I POSTI PERSI. La Cisl riporta anche che, per quanto riguarda il personale Ata, in Abruzzo verranno fatte solo 279 assunzioni a tempo indeterminato su 637 disponibilità, per questo motivo, ci sarà la perdita di altre 358 stabilizzazioni. Per un totale di 2850 assunzioni a tempo indeterminato perse considerando sia i docenti che il personale tecnico. «Particolarmente colpite saranno anche le segreterie scolastiche, già fortemente provate dagli enormi carichi di lavoro e dal numero inadeguato di risorse umane.
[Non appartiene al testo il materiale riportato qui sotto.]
Source: an optimization exercise on an open RTL-to-GDS flow (aim: small area, a short achievable clock period and few clock cycles per item). Production flows keep margins and buffers that such runs may drop. Where RTL was checked, it was by simulation tests only, not by an equivalence proof against the original. Power figures rest on the tool's default switching activity, not on a simulated workload.

Setup of TR:
==> flow/design.v (excerpt) <==
module Fib
(
  input  clk,
  input  reset,
  input signed [32-1 : 0] fib_n,
  output signed [64-1 : 0] fib_return,
  output  fib_busy,
  input  fib_req
);
  wire [63:0] romv;
  wire r0866;
  wire r0867;
  wire r0868;
  wire r0869;
  wire r0870;
  wire r0871;
  wire r0872;
  wire r0873;
  wire r0874;
  wire r0875;
  wire r0876;
  wire r0877;
  wire r0878;
  wire r0879;
  wire r0880;
  wire r0881;
  wire r0882;
  wire r0883;
  wire r0884;
  wire r0885;
  wire r0886;
  wire r0887;
  wire r0888;
  wire r0889;
  wire r0890;
  wire r0891;
  wire r0892;
  wire r0893;
  wire r0894;
  wire r0895;
  wire r0896;
  wire r0897;
  wire r0898;
  wire r0899;
  wire r0900;
  wire r0901;
  wire r0902;
  wire r0903;
  wire r0904;
  wire r0905;
  wire r0906;
  wire r0907;
  wire r0908;
  wire r0909;
  wire r0910;
  wire r0911;
  wire r0912;
  wire r0913;
  wire r0914;
  wire r0915;
  wire r0916;
  wire r0917;
  wire r0918;
  wire r0919;
  wire r0920;
  wire r0921;
  wire r0922;
  wire r0923;
  wire r0924;
  wire r0925;
  wire r0926;
  wire r0927;
  wire r0928;
  wire r0929;
  wire r0930;
  wire r0931;
  wire r0932;
  wire r0933;
  wire r0934;
  wire r0935;
  wire r0936;
  wire r0937;
  wire r0938;
  wire r0939;
  wire r0940;
  wire r0941;
  wire r0942;
  wire r0943;
  wire r0944;
  wire r0945;
  wire r0946;
  wire r0947;
  wire r0948;
  wire r0949;
  wire r0950;
  wire r0951;
  wire r0952;
  wire r0953;
  wire r0954;
  wire r0955;
  wire r0956;
  wire r0957;
  wire r0958;
  wire r0959;
  wire r0960;
  wire r0961;
  ...
Size in the first run: about 1100 cells after synthesis, about 170 flip-flops, about 100 I/O pins, ~8500 sq um of cells after synthesis.
clock: 5.0 ns
lec_check: 0
abc_area: 1
cap_margin: 20
core_margin: 2
core_utilization: 40
place_density: 0.75
setup_slack_margin: 2.5
slew_margin: 20
tns_end_percent: 5
standard.sh (not shown) runs the stock make flow with config.mk's settings and CLKGATE_MAP_FILE= SYNTH_SCRIPT=/design/flow/synth_recipe.tcl, a recipe that flattens the netlist after the stock synthesis.
==> flow/flow/run.sh <==
#!/bin/bash
set -euo pipefail
export BUFFER_PORTS_ARGS="-buffer_cell sky130_fd_sc_hd__buf_1"
export CTS_ARGS="-sink_clustering_enable -repair_clock_nets -buf_list sky130_fd_sc_hd__clkbuf_8 -dont_use_dummy_load"
bash standard.sh > standard_flow.log 2>&1
TR completed every stage of the flow, and the final layout passed the timing, DRC and antenna checks.
Testbench counts of TR, summed over its fixed seeds: cycles 1,024, requests 1,024.
Inputs modified between TR and JK:
- PLACE_DENSITY: 0.75 -> unset
- TNS_END_PERCENT: 5 -> unset
--- outcome ---
The cell total after placement was comparable across TR and JK.
Relative to TR, total detailed-routing wirelength has decreased by 5.2% in JK.
Going from TR to JK, via count of the routed design shrank slightly.

Fib again, from the RTL that the note above started with.
==> flow/config.mk <==
export PLATFORM = sky130hd
export DESIGN_NAME = Fib
export DESIGN_NICKNAME = Fib
export VERILOG_FILES = /design/flow/design.v
export SDC_FILE = /design/flow/constraint.sdc
export NUM_CORES = 4
export LEC_CHECK = 0
export ABC_AREA = 1
export CAP_MARGIN = 20
export CORE_MARGIN = 2
export CORE_UTILIZATION = 40
export PLACE_DENSITY = 0.85
export SETUP_SLACK_MARGIN = 2.5
export SLEW_MARGIN = 20
==> flow/constraint.sdc <==
create_clock -name core_clock -period 5.0 [get_ports {clk}]
set_input_delay 1.0000 -clock core_clock [delete_from_list [all_inputs] [get_ports {clk}]]
set_output_delay 1.0000 -clock core_clock [all_outputs]
set_load 0.01 [all_outputs]
Scripts as last shown in full above: flow/flow/run.sh
The starting point completed without violations.
Testbench counts at the start, summed over its fixed seeds: cycles 1,024, requests 1,024.
==> next run, changes <==
- PLACE_DENSITY: 0.85 -> 0.75
Outcome:
- The new run passed the timing, DRC and antenna checks
- synthesized cell count is unchanged
- clock-buffer cell count does not change
- power barely changes
- final cell count stays flat
- final area rose slightly
- worst setup slack is worse by 23 ps
- die area is unchanged
- hold slack is worse by 3.6 ps
- flip-flop and latch count does not change
==> next run, changes <==
==> flow/flow/run.sh (replaced) <==
#!/bin/bash
# The standard layout (standard.sh), with three choices made here:
#  - ports are buffered with buf_1,
#  - the clock tree uses clkbuf_8 and no dummy loads,
#  - the slow 4-input NOR/OR cells are added to the platform's don't-use list.
set -euo pipefail
export BUFFER_PORTS_ARGS="-buffer_cell sky130_fd_sc_hd__buf_1"
export CTS_ARGS="-sink_clustering_enable -repair_clock_nets -buf_list sky130_fd_sc_hd__clkbuf_8 -dont_use_dummy_load"
platform_dont_use=$(make -s -f - <<EOM
PLATFORM_DIR=$FLOW_HOME/platforms/sky130hd
include $FLOW_HOME/platforms/sky130hd/config.mk
all:
	@echo \$(DONT_USE_CELLS)
EOM
)
extra=""
for c in nor4 nor4b nor4bb or4 or4b or4bb; do for s in 1 2 4; do extra="$extra sky130_fd_sc_hd__${c}_$s"; done; done
echo "DONT_USE_CELLS=$platform_dont_use$extra" > dont_use.log
bash standard.sh "DONT_USE_CELLS=$platform_dont_use$extra" finish > standard_flow.log 2>&1
=>
- The changed run ran to the end with no violations
- final area increases by 1.0%
- maximum frequency decreases by 2.1%
- setup slack gets worse by 55 ps
- synthesized cell count stays the same
- first-iteration DRC count decreases by 21%
- synthesized area increases by 0.53%
- total power increases by 0.99%
- utilization increases by 0.35 points
- combinational power hardly moves
- routed wire length decreases by 2.8%
- global-route usage decreases by 1.4 points
==> next run, changes <==
==> flow/flow/run.sh (replaced) <==
#!/bin/bash
set -euo pipefail
export BUFFER_PORTS_ARGS="-buffer_cell sky130_fd_sc_hd__buf_1"
export CTS_ARGS="-sink_clustering_enable -repair_clock_nets -buf_list sky130_fd_sc_hd__clkbuf_8 -dont_use_dummy_load"
bash standard.sh > standard_flow.log 2>&1
- PLACE_DENSITY: 0.75 -> not set
- TNS_END_PERCENT: not set -> 5
Cell count went down by 1.2%.
Final area is lower by 3.4%.
Register-to-register slack is worse by 260 ps.
Setup slack gets worse by 20 ps.
==> next run, changes <==
- CORE_UTILIZATION: 40 -> 50
- TNS_END_PERCENT: 5 -> not set
After rerunning:
- non-clock buffer count rose by 2
- clock skew drops by 25 ps
- count of clock-buffer cells in the layout does not change
- cell count fell by 3.4%

Another version of the RTL of Fib (not shown whole).
==> flow/config.mk <==
export PLATFORM = sky130hd
export DESIGN_NAME = Fib
export DESIGN_NICKNAME = Fib
export VERILOG_FILES = /design/flow/design.v
export SDC_FILE = /design/flow/constraint.sdc
export NUM_CORES = 4
export LEC_CHECK = 0
export CAP_MARGIN = 20
export CORE_MARGIN = 2
export CORE_UTILIZATION = 40
export SLEW_MARGIN = 20
==> flow/constraint.sdc <==
create_clock -name core_clock -period 5.0 [get_ports {clk}]
set_input_delay 1.0000 -clock core_clock [delete_from_list [all_inputs] [get_ports {clk}]]
set_output_delay 1.0000 -clock core_clock [all_outputs]
set_load 0.01 [all_outputs]
run.sh (not shown) runs the stock make flow with config.mk's settings and CLKGATE_MAP_FILE= SYNTH_SCRIPT=/design/flow/synth_recipe.tcl, a recipe that flattens the netlist after the stock synthesis.
Stock flow here: none of the scripts above is used.
The baseline failed in synthesis (1_2_yosys).
Testbench counts at the start, summed over its fixed seeds: cycles 1,024, requests 1,024.
Change:
ABC_AREA = 1   (was unset)
SYNTH_MEMORY_MAX_BITS = 16384   (was unset)
This time the run passed the timing, DRC and antenna checks.
Change:
SETUP_SLACK_MARGIN = 2.5   (was unset)
What happened: The changed run completed with no timing, DRC or antenna violations; core utilization came out higher by 6.4 points; clock-buffer cell count came out lower by 1; setup slack gains 1.3 ns; combinational power came out higher by about 20%; clock power came out higher by about 5%; total power came out higher by about 6.6%; final cell count came out higher by about 3.3%.
Change:
ABC_AREA = 0   (was 1)
ABC_CLOCK_PERIOD_IN_PS = 2500   (was unset)
The changed run passed the timing, DRC and antenna checks.
Non-clock buffer count is higher by 40.
Die area rises by about 4%.
Cell area rises by 6.0%.
Core utilization went up by 1.1 points.
Clock power rose by about 3%.
Worst hold slack is better by 0.017 ns.

Fib, a different RTL version from the one above (not shown whole).
Size in the first run: roughly 1200 cells after synthesis, roughly 170 flip-flops, roughly 100 I/O pins, about 8400 sq um of cells after synthesis.
clock: 5.0 ns
lec_check: 0
abc_area: 1
cap_margin: 20
core_margin: 2
core_utilization: 40
place_density: 0.95
setup_slack_margin: 2.7
slew_margin: 20
standard.sh (not shown) runs the stock make flow with config.mk's settings and CLKGATE_MAP_FILE= SYNTH_SCRIPT=/design/flow/synth_recipe.tcl, a recipe that flattens the netlist after the stock synthesis.
==> flow/flow/run.sh <==
#!/bin/bash
set -euo pipefail
export BUFFER_PORTS_ARGS="-buffer_cell sky130_fd_sc_hd__buf_1"
export CTS_ARGS="-sink_clustering_enable -repair_clock_nets -dont_use_dummy_load"
bash standard.sh > standard_flow.log 2>&1
Testbench counts at the start, summed over its fixed seeds: cycles 1,024, requests 1,024.
Next try:
==> flow/flow/run.sh (replaced) <==
#!/bin/bash
set -euo pipefail
export BUFFER_PORTS_ARGS="-buffer_cell sky130_fd_sc_hd__buf_1"
export CTS_ARGS="-sink_clustering_enable -repair_clock_nets -buf_list sky130_fd_sc_hd__clkbuf_8 -dont_use_dummy_load -sink_clustering_size 10 -sink_clustering_max_diameter 40"
bash standard.sh > standard_flow.log 2>&1
Settings changed: PLACE_DENSITY 0.95 to 0.85, SETUP_SLACK_MARGIN 2.7 to 2.5.
What happened: Fmax drops by 5.9%; non-clock buffer count drops by 9; final area drops by 4.8%; synthesized area does not change; combinational power drops by about 3%; via count barely changes.

oak:
Another version of the RTL of Fib (not shown whole).
For scale: roughly 170 flip-flops, roughly 100 I/O pins.
==> flow/config.mk <==
export PLATFORM = sky130hd
export DESIGN_NAME = Fib
export DESIGN_NICKNAME = Fib
export VERILOG_FILES = /design/flow/design.v
export SDC_FILE = /design/flow/constraint.sdc
export NUM_CORES = 4
export LEC_CHECK = 0
export ABC_AREA = 1
export CAP_MARGIN = 20
export CORE_MARGIN = 2
export CORE_UTILIZATION = 40
export PLACE_DENSITY = 0.85
export SETUP_SLACK_MARGIN = 2.5
export SLEW_MARGIN = 20
==> flow/constraint.sdc <==
create_clock -name core_clock -period 5.0 [get_ports {clk}]
set_input_delay 1.0000 -clock core_clock [delete_from_list [all_inputs] [get_ports {clk}]]
set_output_delay 1.0000 -clock core_clock [all_outputs]
set_load 0.01 [all_outputs]
==> flow/flow/run.sh <==
#!/bin/bash
set -euo pipefail
export BUFFER_PORTS_ARGS="-buffer_cell sky130_fd_sc_hd__buf_1"
export CTS_ARGS="-sink_clustering_enable -repair_clock_nets -dont_use_dummy_load"
bash standard.sh > standard_flow.log 2>&1
oak was carried through to the last stage, and its layout satisfied the timing, DRC and antenna checks.
The following lists how pine was set up differently from oak:
Settings: SETUP_SLACK_MARGIN: 2.5 -> 2.6.
### Flow results
pine completed; timing, DRC and antenna clean. Via count (pine over oak): increase, 70. oak has a higher fraction of standard cell area in multi-input logic than pine. Of the two values seen for highest layer used for signal routing, met5 was produced by pine and met4 by oak. Min share of cell area taken by flip-flops and latches across pine and oak: pine. Taking oak as the reference, in pine time the final worst path needs with I/O delays and setup -0.10 ns, cell count +1.4%, diode insertion count for antenna repair +1. Compared with oak, pine shows a higher power share of the combinational group. pine vs. oak: summed area of non-filler cells in the final layout grew by about 4%; met3 track demand over resource rose 0.80 points; logic depth of the worst setup path including buffers decreased 1; top achievable clock speed shows an increase of 4.0%.
Function was not checked in any run of this note: the RTL went through the layout flow alone.

## yarrow
Fib, a different RTL version from the one above (not shown whole).
Size in the first run: ~1200 cells after synthesis, about 170 flip-flops, ~100 I/O pins, roughly 0.0086 mm² of cells after synthesis.
==> flow/config.mk <==
export PLATFORM = sky130hd
export DESIGN_NAME = Fib
export DESIGN_NICKNAME = Fib
export VERILOG_FILES = /design/flow/design.v
export SDC_FILE = /design/flow/constraint.sdc
export NUM_CORES = 4
export LEC_CHECK = 0
export ABC_AREA = 1
export CAP_MARGIN = 20
export CORE_MARGIN = 2
export CORE_UTILIZATION = 40
export SETUP_SLACK_MARGIN = 3.0
export SLEW_MARGIN = 20
==> flow/constraint.sdc <==
create_clock -name core_clock -period 5.0 [get_ports {clk}]
set_input_delay 1.0000 -clock core_clock [delete_from_list [all_inputs] [get_ports {clk}]]
set_output_delay 1.0000 -clock core_clock [all_outputs]
set_load 0.01 [all_outputs]
==> flow/flow/run.sh <==
#!/bin/bash
set -euo pipefail
export BUFFER_PORTS_ARGS="-buffer_cell sky130_fd_sc_hd__buf_1"
export CTS_ARGS="-sink_clustering_enable -repair_clock_nets -buf_list sky130_fd_sc_hd__clkbuf_8 -dont_use_dummy_load"
bash standard.sh > standard_flow.log 2>&1
yarrow finished every step from synthesis to the final layout, and the layout passed the timing, DRC and antenna checks.
For garnet, these inputs were changed with respect to yarrow:
# yarrow
export LEC_CHECK = 0
export ABC_AREA = 1
export CAP_MARGIN = 20
export CORE_MARGIN = 2
export CORE_UTILIZATION = 40
export SETUP_SLACK_MARGIN = 3.0
export SLEW_MARGIN = 20
create_clock -name core_clock -period 5.0 [get_ports {clk}]
# garnet
export LEC_CHECK = 0
export ABC_AREA = 1
export CAP_MARGIN = 20
export CORE_MARGIN = 2
export CORE_UTILIZATION = 40
export CTS_BUF_LIST = sky130_fd_sc_hd__clkbuf_8
export SETUP_SLACK_MARGIN = 2.5
export SLEW_MARGIN = 20
create_clock -name core_clock -period 5.0 [get_ports {clk}]
==> flow/flow/run.sh <==
#!/bin/bash
set -euo pipefail
export BUFFER_PORTS_ARGS="-buffer_cell sky130_fd_sc_hd__buf_1"
bash standard.sh > standard_flow.log 2>&1
==> summary.txt <==
- yarrow and garnet all finish clean.
- Of garnet and yarrow, it is garnet that has the lower via count.
- Relative contribution of combinational cells to total power (garnet over yarrow): decrease, 9.7 points
- garnet vs. yarrow: post-detailed-route via-to-cell ratio went down, net load switching power went up, maximum root-to-sink buffer count did not really move, number of clock-tree buffers in the layout went up, number of optimization iterations in the first detailed-route pass went down.
No functional check of the RTL was part of any run of this note.

Fib with an RTL version that a note above also has.
Size: about 170 flip-flops, roughly 100 I/O pins, ~8400 sq um of cells after synthesis.
==> flow/config.mk <==
export PLATFORM = sky130hd
export DESIGN_NAME = Fib
export DESIGN_NICKNAME = Fib
export VERILOG_FILES = /design/flow/design.v
export SDC_FILE = /design/flow/constraint.sdc
export NUM_CORES = 4
export LEC_CHECK = 0
export ABC_AREA = 1
export CAP_MARGIN = 20
export CORE_MARGIN = 2
export CORE_UTILIZATION = 40
export PLACE_DENSITY = 0.75
export SETUP_SLACK_MARGIN = 2.7
export SLEW_MARGIN = 20
==> flow/constraint.sdc <==
create_clock -name core_clock -period 5.0 [get_ports {clk}]
set_input_delay 1.0000 -clock core_clock [delete_from_list [all_inputs] [get_ports {clk}]]
set_output_delay 1.0000 -clock core_clock [all_outputs]
set_load 0.01 [all_outputs]
==> flow/flow/run.sh <==
#!/bin/bash
set -euo pipefail
export BUFFER_PORTS_ARGS="-buffer_cell sky130_fd_sc_hd__buf_1"
export CTS_ARGS="-sink_clustering_enable -repair_clock_nets -dont_use_dummy_load"
bash standard.sh > standard_flow.log 2>&1
Testbench counts at the start, summed over its fixed seeds: cycles 1,024, requests 1,024.
==> next run, changes <==
PLACE_DENSITY = 0.85   (was 0.75)
SETUP_SLACK_MARGIN = 2.8   (was 2.7)
Result: Global-route usage went up by 4.6 points; total power went up by 5.5%; worst hold slack is worse by 0.0038 ns; cell count rises by 4.2%; critical path depth goes up by 2.

Setup of ember:
Fib again, from the RTL that the note above started with.
Settings: LEC_CHECK=0, ABC_AREA=1, CAP_MARGIN=20, CORE_MARGIN=2, CORE_UTILIZATION=40, PLACE_DENSITY=0.85, SETUP_SLACK_MARGIN=2.75, SLEW_MARGIN=20; clock period 5.0 ns.
Scripts as last shown in full above: flow/flow/run.sh
Every stage of the flow completed for ember, and the final layout passed the timing, DRC and antenna checks.
Testbench counts of ember, summed over its fixed seeds: cycles 1,024, requests 1,024.
Modified inputs, nickel compared to ember
- a change of SETUP_SLACK_MARGIN from 2.75 to 2.4
--- outcome ---
Every run in the comparison, ember and nickel, completed the flow with a clean layout.
nickel against ember: total of flip-flops plus latches after synthesis comparable; global routing usage on met2 now larger; switching power now larger.
Comparing the two runs side by side, nickel comes out ahead of ember on static power due to leakage.
Summary of nickel over ember: post-CTS resize count shows a reduction of 66%; fraction of standard cell area that is sequential went up; global-route wire length before repair higher.
Taking ember over nickel, the final area ratio works out to 1.09.

==> port drivers added, routing unchanged <==
In the flow no input, the clock included, has a driving cell. The finished layouts below were timed again as built, in two steps.
Step 1 (the two cells are an assumption about what drives the block):
set clk [get_ports {clk}]
set_driving_cell -lib_cell sky130_fd_sc_hd__clkbuf_16 $clk
set_driving_cell -lib_cell sky130_fd_sc_hd__buf_2 [delete_from_list [all_inputs] $clk]
Step 2 times the ports against the registers' clock, not the clock port: input delays grow and output delays shrink by t, the midpoint of the rising clock arrivals with the driver on.
a / b / c = no drivers / after step 1 / after step 2; a / b = the first two.
| run | t, ns | setup slack, ns | clock arrival spread, ns | worst register clock-pin slew, ns | worst data-port slew with drivers (ns) |
|---|---|---|---|---|---|
| TR | 0.485 | 2.392 / 2.410 / 1.926 | 0.040 / 0.039 | 0.10 / 0.10 | 0.04 |
| JK | 0.484 | 2.399 / 2.423 / 1.939 | 0.038 / 0.038 | 0.11 / 0.11 | 0.05 |
| the first run of note 2 | 0.475 | 2.463 / 2.467 / 1.992 | 0.050 / 0.050 | 0.11 / 0.11 | 0.05 |
| the second run of note 2 | 0.499 | 2.440 / 2.459 / 1.960 | 0.063 / 0.064 | 0.12 / 0.12 | 0.05 |
| the third run of note 2 | 0.483 | 2.386 / 2.412 / 1.930 | 0.041 / 0.041 | 0.10 / 0.10 | 0.04 |
| the fourth run of note 2 | 0.492 | 2.365 / 2.396 / 1.904 | 0.056 / 0.056 | 0.12 / 0.12 | 0.03 |
| the fifth run of note 2 | 0.489 | 2.358 / 2.365 / 1.877 | 0.041 / 0.041 | 0.10 / 0.10 | 0.05 |
| the second run of note 3 | 0.477 | 1.124 / 1.154 / 0.677 | 0.022 / 0.022 | 0.08 / 0.08 | 0.07 |
| the third run of note 3 | 0.487 | 2.393 / 2.423 / 1.935 | 0.021 / 0.021 | 0.09 / 0.09 | 0.08 |
| the fourth run of note 3 | 0.489 | 2.239 / 2.254 / 1.765 | 0.019 / 0.019 | 0.09 / 0.09 | 0.14 |
| the first run of note 4 | 0.465 | 2.595 / 2.604 / 2.140 | 0.035 / 0.035 | 0.08 / 0.08 | 0.06 |
| the second run of note 4 | 0.494 | 2.444 / 2.464 / 1.970 | 0.052 / 0.052 | 0.13 / 0.13 | 0.05 |
| oak | 0.464 | 2.410 / 2.417 / 1.953 | 0.028 / 0.028 | 0.08 / 0.08 | 0.04 |
| pine | 0.469 | 2.510 / 2.518 / 2.049 | 0.028 / 0.028 | 0.08 / 0.08 | 0.05 |
| yarrow | 0.488 | 2.602 / 2.590 / 2.102 | 0.059 / 0.059 | 0.12 / 0.12 | 0.08 |
| garnet | 0.517 | 2.318 / 2.345 / 1.828 | 0.024 / 0.024 | 0.12 / 0.12 | 0.04 |
| the first run of note 7 | 0.471 | 2.668 / 2.667 / 2.196 | 0.032 / 0.032 | 0.08 / 0.08 | 0.07 |
| the second run of note 7 | 0.470 | 2.662 / 2.671 / 2.201 | 0.047 / 0.047 | 0.08 / 0.08 | 0.06 |
| ember | 0.455 | 2.634 / 2.628 / 2.174 | 0.033 / 0.033 | 0.08 / 0.08 | 0.06 |
| nickel | 0.470 | 2.342 / 2.366 / 1.897 | 0.042 / 0.043 | 0.09 / 0.09 | 0.04 |
After both steps every run listed still meets setup and hold. The setup slack of yarrow, which loses most, moves by -0.012 ns with the drivers and by -0.500 ns with both steps.
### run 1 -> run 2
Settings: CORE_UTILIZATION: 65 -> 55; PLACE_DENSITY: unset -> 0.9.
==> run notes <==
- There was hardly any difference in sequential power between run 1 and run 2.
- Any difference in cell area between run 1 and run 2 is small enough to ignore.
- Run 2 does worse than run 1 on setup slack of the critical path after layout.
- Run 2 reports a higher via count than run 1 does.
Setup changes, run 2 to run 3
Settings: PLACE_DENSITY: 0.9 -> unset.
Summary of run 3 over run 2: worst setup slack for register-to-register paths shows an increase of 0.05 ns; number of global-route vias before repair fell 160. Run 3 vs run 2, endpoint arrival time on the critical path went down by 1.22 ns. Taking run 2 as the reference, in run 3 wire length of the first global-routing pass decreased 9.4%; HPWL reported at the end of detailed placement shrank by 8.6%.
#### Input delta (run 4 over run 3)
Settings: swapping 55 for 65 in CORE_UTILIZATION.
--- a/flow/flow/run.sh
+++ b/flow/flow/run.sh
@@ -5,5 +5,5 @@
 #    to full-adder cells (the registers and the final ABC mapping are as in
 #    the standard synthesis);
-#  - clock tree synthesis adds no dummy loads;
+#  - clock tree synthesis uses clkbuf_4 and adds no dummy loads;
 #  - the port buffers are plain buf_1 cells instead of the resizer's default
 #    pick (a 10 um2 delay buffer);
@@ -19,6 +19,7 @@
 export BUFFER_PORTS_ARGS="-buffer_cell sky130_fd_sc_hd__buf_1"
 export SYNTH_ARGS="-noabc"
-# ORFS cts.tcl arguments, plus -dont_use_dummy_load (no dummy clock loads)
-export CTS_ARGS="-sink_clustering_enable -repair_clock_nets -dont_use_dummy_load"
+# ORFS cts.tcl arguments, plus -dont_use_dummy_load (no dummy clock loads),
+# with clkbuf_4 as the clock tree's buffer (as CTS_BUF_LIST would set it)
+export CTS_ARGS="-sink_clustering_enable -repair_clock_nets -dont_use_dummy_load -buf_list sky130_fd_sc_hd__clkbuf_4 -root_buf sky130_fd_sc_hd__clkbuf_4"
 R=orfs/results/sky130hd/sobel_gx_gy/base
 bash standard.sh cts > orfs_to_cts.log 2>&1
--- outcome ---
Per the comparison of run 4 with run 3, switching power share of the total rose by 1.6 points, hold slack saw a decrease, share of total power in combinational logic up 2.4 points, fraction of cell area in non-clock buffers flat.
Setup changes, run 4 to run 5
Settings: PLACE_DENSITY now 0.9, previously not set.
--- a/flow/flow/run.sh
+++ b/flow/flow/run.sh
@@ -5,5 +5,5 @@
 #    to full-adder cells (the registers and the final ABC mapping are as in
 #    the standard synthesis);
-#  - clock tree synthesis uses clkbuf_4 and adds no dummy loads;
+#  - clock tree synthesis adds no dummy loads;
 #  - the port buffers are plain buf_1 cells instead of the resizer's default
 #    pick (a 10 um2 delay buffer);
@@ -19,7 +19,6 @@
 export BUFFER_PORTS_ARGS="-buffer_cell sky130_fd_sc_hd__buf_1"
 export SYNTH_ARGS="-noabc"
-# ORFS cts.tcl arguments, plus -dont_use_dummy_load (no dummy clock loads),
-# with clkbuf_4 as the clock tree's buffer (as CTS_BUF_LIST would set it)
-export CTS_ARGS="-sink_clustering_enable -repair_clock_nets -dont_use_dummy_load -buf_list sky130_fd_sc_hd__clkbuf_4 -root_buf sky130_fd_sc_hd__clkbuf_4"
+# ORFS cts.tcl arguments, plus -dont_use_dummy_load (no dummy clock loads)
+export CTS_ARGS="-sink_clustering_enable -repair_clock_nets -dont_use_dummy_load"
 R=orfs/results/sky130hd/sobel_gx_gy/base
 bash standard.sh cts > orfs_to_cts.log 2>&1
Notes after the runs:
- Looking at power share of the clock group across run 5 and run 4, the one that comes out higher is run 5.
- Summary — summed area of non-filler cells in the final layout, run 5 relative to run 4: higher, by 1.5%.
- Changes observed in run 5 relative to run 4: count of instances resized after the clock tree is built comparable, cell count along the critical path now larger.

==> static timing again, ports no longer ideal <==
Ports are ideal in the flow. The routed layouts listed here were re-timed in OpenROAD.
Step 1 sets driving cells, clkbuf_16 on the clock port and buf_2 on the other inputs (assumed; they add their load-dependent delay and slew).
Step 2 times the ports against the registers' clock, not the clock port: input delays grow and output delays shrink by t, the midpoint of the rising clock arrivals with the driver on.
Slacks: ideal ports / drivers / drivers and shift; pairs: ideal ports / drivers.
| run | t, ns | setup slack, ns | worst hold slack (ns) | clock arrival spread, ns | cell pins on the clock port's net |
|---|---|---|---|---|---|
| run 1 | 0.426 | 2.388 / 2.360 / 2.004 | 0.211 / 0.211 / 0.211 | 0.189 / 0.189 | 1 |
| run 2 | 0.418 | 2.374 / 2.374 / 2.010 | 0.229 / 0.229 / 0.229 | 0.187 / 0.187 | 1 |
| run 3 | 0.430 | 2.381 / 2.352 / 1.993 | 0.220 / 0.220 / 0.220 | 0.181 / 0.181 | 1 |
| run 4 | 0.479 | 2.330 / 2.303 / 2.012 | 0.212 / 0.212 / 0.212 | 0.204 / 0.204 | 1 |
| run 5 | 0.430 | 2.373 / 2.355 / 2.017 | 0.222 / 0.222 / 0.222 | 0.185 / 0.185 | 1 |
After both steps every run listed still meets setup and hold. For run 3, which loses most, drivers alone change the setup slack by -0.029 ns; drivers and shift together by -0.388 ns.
Come organizzazione sindacale avevamo già denunciato la carenza di 41 direttori amministrativi, pari al personale di oltre il 20 per cento delle scuole abruzzesi, e a questo si aggiunge la mancata stabilizzazione di 133 assistenti amministrativi».
La Cisl Abruzzo Molise ha rivolto un appello preciso ai rappresentanti politici abruzzesi, per richiedere al governo le effettive risorse umane necessarie e la «concreta possibilità di costruire una scuola di qualità, eliminando la precarietà del personale che si traduce in precarietà per gli alunni».
SITUAZIONE PER PROVINCE. La denuncia della Cisl si rivolge sia alla carenza di docenti ma anche a quella del personale Ata, che comprende assistenti amministrativi, tecnici, collaboratori scolastici, cuochi, infermieri, guardarobieri e addetti alle aziende agrarie. In Abruzzo, secondo i dati del sindacato, la provincia con più disponibilità complessive, per le assunzioni di personale, Ata è Chieti (230) e in questa provincia sono già previste 104 assunzioni per questo specifico settore. Segue a ruota la provincia di Pescara, con 171 disponibilità complessive in questo settore e 75 nuove assunzioni previste. Poi L’Aquila, con 131 posti disponibili in totale e solo 57 assunzioni. Chiude la classifica la provincia di Teramo, maglia nera, con 94 disponibilità e 41 assunzioni. (d.b.)